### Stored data
====

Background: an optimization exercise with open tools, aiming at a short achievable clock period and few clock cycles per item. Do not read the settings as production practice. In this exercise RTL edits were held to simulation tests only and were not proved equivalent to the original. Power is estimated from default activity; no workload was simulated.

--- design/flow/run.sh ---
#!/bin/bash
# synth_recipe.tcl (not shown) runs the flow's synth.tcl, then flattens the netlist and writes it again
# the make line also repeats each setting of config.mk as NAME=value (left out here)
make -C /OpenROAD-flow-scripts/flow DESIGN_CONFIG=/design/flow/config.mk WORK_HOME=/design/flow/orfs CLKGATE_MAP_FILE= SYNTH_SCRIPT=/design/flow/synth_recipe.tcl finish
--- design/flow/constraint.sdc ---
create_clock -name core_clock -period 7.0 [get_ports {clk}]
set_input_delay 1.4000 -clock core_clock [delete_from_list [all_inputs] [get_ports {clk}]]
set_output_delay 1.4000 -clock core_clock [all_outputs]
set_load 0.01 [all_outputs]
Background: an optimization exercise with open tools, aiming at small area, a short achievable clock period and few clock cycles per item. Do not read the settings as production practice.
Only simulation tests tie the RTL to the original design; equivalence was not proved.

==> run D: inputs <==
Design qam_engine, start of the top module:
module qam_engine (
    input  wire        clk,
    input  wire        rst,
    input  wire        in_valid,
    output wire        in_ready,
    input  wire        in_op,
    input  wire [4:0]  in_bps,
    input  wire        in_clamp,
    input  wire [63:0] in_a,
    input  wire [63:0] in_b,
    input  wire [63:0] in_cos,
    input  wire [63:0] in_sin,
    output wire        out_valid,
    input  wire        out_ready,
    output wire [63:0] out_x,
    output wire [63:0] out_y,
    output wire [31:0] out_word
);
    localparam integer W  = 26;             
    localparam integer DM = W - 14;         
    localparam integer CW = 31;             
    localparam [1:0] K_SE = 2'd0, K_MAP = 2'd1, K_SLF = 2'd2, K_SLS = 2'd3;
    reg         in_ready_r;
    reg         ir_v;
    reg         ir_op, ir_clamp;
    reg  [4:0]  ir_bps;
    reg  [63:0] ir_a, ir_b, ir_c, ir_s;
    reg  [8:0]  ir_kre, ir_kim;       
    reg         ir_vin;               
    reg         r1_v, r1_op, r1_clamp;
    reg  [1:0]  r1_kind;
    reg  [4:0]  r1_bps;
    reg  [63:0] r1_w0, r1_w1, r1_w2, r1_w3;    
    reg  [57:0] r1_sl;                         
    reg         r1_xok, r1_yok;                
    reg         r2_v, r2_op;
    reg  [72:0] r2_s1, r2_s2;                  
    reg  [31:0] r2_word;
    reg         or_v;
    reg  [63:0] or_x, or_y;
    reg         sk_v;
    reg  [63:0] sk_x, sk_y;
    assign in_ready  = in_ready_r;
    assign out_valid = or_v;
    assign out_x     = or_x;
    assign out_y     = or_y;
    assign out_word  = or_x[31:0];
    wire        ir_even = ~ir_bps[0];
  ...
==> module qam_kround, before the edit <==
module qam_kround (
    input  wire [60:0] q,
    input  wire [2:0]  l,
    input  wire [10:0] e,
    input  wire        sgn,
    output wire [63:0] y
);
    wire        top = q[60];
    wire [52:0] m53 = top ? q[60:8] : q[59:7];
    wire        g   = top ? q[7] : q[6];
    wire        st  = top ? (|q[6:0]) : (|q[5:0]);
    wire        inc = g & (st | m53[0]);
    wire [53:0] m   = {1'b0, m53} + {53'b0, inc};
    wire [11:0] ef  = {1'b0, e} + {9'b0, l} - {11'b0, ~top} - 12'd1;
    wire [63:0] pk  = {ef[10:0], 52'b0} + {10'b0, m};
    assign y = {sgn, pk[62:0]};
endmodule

====

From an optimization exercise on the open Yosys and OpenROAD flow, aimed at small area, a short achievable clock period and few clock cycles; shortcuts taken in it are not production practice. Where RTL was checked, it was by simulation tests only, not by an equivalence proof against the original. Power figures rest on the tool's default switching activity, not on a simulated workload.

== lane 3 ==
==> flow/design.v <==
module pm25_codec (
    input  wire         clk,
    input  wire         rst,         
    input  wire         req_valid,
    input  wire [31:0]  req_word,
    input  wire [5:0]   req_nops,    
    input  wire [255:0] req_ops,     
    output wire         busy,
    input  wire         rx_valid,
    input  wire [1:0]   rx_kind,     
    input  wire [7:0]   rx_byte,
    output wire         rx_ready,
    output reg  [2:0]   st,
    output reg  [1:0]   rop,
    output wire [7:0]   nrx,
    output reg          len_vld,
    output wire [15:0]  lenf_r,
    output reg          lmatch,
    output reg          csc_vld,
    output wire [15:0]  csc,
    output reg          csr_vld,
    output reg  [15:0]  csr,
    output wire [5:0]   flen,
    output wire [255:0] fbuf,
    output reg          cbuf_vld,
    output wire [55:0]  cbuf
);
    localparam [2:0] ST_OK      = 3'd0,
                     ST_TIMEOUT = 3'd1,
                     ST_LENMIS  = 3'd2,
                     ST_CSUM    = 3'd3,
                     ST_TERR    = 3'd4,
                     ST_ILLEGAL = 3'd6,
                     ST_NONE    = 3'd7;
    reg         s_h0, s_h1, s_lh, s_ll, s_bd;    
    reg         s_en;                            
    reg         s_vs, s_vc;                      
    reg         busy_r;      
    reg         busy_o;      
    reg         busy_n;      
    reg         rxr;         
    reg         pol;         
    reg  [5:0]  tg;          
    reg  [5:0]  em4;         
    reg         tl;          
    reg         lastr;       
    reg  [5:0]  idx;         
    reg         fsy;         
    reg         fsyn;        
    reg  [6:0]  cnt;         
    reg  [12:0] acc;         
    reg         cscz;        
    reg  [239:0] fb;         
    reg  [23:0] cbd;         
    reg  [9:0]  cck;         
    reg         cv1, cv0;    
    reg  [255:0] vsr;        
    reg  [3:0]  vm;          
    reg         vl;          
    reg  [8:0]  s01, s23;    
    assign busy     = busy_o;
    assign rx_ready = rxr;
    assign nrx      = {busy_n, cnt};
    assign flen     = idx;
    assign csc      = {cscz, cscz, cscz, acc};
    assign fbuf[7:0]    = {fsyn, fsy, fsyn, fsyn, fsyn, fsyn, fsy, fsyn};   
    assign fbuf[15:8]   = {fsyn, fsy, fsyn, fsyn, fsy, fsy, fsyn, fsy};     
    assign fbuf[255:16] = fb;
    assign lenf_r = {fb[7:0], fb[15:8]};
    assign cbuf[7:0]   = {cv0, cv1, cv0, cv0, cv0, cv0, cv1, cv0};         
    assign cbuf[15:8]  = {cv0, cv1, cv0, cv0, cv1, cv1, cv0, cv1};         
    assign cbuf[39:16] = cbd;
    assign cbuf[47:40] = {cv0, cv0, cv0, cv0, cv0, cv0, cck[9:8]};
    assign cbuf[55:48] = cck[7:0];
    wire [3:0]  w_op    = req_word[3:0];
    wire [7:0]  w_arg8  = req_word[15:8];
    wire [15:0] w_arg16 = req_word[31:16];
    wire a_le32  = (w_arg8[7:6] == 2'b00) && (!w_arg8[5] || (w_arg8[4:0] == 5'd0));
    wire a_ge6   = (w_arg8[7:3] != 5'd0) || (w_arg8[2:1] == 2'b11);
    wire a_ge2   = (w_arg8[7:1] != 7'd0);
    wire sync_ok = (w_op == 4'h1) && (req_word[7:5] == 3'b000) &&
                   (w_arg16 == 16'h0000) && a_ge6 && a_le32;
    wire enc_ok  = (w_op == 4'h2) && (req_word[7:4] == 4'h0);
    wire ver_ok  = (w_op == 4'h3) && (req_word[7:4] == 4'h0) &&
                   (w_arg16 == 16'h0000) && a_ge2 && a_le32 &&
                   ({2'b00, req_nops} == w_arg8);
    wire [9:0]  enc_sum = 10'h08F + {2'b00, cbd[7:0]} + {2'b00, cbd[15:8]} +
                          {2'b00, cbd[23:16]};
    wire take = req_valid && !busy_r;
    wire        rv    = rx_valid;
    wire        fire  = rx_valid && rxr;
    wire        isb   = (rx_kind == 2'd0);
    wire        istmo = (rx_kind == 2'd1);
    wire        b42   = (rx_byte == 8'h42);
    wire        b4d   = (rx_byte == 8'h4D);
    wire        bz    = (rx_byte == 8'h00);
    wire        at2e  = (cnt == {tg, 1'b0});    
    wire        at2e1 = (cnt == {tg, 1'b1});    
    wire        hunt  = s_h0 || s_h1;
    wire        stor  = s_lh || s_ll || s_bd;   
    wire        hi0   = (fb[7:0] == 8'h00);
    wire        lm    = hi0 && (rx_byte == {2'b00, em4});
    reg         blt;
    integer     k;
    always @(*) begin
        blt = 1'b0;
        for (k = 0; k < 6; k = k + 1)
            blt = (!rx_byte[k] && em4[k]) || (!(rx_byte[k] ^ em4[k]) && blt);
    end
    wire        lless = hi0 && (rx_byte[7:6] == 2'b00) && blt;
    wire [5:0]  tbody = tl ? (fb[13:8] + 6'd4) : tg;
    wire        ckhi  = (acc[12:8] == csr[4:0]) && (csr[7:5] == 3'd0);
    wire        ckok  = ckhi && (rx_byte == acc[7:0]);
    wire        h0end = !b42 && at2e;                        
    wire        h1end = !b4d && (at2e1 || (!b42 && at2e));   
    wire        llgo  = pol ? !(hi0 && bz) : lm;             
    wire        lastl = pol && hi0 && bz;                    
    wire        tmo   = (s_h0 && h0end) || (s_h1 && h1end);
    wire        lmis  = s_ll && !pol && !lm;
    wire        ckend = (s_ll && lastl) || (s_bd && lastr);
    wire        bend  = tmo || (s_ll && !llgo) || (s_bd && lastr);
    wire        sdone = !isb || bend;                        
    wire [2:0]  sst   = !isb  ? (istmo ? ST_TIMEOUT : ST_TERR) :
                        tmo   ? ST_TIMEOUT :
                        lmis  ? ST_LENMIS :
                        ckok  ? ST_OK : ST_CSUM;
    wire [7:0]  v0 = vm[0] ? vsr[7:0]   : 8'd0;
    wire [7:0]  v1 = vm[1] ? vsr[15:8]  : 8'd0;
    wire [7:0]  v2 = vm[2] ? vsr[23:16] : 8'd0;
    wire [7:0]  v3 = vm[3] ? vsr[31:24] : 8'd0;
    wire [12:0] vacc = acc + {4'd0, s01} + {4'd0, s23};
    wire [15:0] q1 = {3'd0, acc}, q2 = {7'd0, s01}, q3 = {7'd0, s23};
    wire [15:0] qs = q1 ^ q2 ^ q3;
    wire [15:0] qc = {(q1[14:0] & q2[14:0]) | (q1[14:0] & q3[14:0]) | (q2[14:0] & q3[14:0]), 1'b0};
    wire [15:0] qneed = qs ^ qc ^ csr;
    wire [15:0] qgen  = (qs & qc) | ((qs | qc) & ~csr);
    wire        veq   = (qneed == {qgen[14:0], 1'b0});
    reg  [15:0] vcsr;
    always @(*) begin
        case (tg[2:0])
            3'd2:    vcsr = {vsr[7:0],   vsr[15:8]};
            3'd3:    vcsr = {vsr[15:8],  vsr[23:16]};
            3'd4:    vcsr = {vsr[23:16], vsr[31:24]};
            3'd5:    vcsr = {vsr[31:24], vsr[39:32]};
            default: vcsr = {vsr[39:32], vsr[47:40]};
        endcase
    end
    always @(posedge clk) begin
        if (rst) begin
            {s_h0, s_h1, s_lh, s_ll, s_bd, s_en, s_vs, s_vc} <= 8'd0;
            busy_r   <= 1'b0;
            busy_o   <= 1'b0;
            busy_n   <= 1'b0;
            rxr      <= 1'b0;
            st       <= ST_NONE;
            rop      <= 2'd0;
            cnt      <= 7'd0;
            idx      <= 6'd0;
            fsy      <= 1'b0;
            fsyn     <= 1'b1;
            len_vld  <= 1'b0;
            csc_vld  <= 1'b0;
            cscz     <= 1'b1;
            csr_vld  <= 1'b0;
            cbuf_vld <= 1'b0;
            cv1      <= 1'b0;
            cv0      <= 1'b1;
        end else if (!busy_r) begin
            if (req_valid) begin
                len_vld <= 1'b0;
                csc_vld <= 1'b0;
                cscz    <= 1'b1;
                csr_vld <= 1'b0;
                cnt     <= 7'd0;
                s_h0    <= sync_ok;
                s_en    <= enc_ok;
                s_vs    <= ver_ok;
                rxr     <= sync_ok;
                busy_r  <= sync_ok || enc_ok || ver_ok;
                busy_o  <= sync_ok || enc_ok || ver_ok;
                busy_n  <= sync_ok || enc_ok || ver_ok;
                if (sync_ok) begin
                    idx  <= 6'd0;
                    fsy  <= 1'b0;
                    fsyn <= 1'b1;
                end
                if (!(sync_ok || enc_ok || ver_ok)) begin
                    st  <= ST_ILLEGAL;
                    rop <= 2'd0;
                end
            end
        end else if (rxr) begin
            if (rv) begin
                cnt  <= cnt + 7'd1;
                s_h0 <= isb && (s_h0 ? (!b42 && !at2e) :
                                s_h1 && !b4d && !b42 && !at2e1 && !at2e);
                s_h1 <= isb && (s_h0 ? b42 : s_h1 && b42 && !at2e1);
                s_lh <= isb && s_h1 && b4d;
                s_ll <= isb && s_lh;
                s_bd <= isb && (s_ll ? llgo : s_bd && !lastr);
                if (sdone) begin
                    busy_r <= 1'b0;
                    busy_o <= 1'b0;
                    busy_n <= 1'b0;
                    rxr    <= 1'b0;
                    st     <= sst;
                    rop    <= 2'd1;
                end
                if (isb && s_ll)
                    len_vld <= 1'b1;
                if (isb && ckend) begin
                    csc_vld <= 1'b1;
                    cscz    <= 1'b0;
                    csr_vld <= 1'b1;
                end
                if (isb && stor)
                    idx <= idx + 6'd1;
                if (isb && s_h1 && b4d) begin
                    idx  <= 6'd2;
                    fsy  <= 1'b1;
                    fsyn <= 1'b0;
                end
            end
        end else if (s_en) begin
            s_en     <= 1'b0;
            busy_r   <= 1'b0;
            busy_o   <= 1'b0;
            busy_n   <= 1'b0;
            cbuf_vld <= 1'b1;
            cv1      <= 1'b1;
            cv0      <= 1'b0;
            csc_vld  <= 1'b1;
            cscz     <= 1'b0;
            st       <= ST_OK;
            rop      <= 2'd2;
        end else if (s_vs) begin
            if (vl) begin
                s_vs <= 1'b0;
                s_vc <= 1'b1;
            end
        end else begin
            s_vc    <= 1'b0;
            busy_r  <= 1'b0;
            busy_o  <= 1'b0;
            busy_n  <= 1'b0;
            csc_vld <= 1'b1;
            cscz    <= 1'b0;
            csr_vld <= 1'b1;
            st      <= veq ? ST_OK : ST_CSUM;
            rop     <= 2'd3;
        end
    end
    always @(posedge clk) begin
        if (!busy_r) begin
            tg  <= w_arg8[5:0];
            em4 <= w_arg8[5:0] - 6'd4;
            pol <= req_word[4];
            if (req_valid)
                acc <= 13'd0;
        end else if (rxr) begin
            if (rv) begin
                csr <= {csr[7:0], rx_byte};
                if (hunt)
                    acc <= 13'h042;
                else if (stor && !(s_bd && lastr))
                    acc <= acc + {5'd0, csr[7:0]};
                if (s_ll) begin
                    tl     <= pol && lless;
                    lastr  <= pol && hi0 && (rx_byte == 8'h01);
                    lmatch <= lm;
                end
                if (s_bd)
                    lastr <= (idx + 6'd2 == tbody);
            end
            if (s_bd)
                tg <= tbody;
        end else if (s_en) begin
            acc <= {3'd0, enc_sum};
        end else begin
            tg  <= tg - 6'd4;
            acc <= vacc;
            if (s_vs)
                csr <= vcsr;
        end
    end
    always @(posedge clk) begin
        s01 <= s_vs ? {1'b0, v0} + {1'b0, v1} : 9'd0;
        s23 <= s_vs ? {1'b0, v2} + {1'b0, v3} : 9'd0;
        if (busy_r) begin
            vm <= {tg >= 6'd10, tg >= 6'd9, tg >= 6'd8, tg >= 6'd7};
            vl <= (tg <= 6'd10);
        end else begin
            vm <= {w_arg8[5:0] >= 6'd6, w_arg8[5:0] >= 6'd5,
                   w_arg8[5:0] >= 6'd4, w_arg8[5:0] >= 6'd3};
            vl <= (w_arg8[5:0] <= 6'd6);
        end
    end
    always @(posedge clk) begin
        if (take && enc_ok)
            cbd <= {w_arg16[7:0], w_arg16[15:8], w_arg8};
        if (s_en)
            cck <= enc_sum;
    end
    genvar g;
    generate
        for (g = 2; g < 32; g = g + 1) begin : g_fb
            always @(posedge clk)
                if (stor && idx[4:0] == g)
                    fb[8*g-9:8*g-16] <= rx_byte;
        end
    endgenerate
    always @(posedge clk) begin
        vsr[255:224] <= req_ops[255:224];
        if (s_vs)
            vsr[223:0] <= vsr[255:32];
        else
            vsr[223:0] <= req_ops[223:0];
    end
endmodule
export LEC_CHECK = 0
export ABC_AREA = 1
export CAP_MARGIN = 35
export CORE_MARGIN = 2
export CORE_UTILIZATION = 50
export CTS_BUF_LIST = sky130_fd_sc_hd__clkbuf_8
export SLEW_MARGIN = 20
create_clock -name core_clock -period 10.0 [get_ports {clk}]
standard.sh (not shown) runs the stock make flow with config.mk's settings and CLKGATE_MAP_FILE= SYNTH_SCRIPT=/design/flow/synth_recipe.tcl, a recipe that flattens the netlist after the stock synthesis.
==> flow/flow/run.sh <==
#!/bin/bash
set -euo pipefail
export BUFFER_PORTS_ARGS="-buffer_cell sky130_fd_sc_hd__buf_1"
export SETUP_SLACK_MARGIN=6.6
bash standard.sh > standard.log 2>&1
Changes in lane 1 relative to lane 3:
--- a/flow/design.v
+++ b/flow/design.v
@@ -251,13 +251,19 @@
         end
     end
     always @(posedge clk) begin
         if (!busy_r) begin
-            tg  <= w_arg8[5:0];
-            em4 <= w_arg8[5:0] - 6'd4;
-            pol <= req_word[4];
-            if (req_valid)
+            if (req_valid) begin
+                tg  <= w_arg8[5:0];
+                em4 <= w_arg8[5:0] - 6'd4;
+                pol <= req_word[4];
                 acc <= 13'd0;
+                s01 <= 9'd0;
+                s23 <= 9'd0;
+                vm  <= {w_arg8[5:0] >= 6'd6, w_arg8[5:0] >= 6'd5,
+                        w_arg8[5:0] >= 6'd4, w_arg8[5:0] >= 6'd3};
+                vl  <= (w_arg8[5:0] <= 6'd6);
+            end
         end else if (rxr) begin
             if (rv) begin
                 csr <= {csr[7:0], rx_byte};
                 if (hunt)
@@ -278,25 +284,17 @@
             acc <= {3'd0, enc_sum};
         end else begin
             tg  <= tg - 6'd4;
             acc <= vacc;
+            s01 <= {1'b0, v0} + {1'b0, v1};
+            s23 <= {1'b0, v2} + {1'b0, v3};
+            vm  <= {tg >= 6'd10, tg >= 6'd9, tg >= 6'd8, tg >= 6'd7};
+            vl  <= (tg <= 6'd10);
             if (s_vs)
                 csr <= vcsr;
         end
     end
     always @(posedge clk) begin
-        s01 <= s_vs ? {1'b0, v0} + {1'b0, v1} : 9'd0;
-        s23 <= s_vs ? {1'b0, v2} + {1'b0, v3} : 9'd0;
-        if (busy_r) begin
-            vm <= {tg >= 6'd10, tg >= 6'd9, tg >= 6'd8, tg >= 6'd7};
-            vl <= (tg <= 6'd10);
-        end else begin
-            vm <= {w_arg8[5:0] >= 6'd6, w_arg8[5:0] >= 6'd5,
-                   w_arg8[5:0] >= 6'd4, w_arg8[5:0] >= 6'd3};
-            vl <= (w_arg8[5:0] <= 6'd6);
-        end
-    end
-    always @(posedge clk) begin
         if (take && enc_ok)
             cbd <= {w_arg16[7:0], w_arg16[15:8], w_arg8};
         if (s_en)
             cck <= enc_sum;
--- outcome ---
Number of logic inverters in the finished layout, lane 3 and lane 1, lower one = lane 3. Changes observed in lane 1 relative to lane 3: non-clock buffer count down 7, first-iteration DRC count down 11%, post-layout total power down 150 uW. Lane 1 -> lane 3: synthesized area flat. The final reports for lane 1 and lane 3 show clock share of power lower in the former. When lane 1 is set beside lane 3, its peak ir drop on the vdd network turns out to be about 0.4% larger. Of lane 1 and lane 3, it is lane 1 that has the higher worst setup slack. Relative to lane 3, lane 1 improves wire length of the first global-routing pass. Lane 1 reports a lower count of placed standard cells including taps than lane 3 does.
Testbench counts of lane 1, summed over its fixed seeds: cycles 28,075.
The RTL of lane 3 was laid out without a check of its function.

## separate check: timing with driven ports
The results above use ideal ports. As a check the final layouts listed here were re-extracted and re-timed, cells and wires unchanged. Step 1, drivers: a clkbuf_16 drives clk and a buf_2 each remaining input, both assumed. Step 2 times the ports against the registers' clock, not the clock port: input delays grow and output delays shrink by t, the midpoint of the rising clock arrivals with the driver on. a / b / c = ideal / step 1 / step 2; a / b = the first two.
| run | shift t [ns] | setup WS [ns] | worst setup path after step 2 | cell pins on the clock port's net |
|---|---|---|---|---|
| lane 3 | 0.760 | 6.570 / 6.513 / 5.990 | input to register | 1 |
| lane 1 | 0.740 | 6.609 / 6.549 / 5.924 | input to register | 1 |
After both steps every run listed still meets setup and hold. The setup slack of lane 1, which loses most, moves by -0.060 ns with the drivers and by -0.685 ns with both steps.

====

### PROBLEM STATEMENT
The line above containing "assign cbuf[55:48] = cck[7:0];", the line containing "(w_arg8[4:0] == 5'd0));", and every line between them are to be transcribed exactly; no other line is wanted.

### SOLUTION
    assign cbuf[55:48] = cck[7:0];
    wire [3:0]  w_op    = req_word[3:0];
    wire [7:0]  w_arg8  = req_word[15:8];
    wire [15:0] w_arg16 = req_word[31:16];
    wire a_le32  = (w_arg8[7:6] == 2'b00) && (!w_arg8[5] || (w_arg8[4:0] == 5'd0));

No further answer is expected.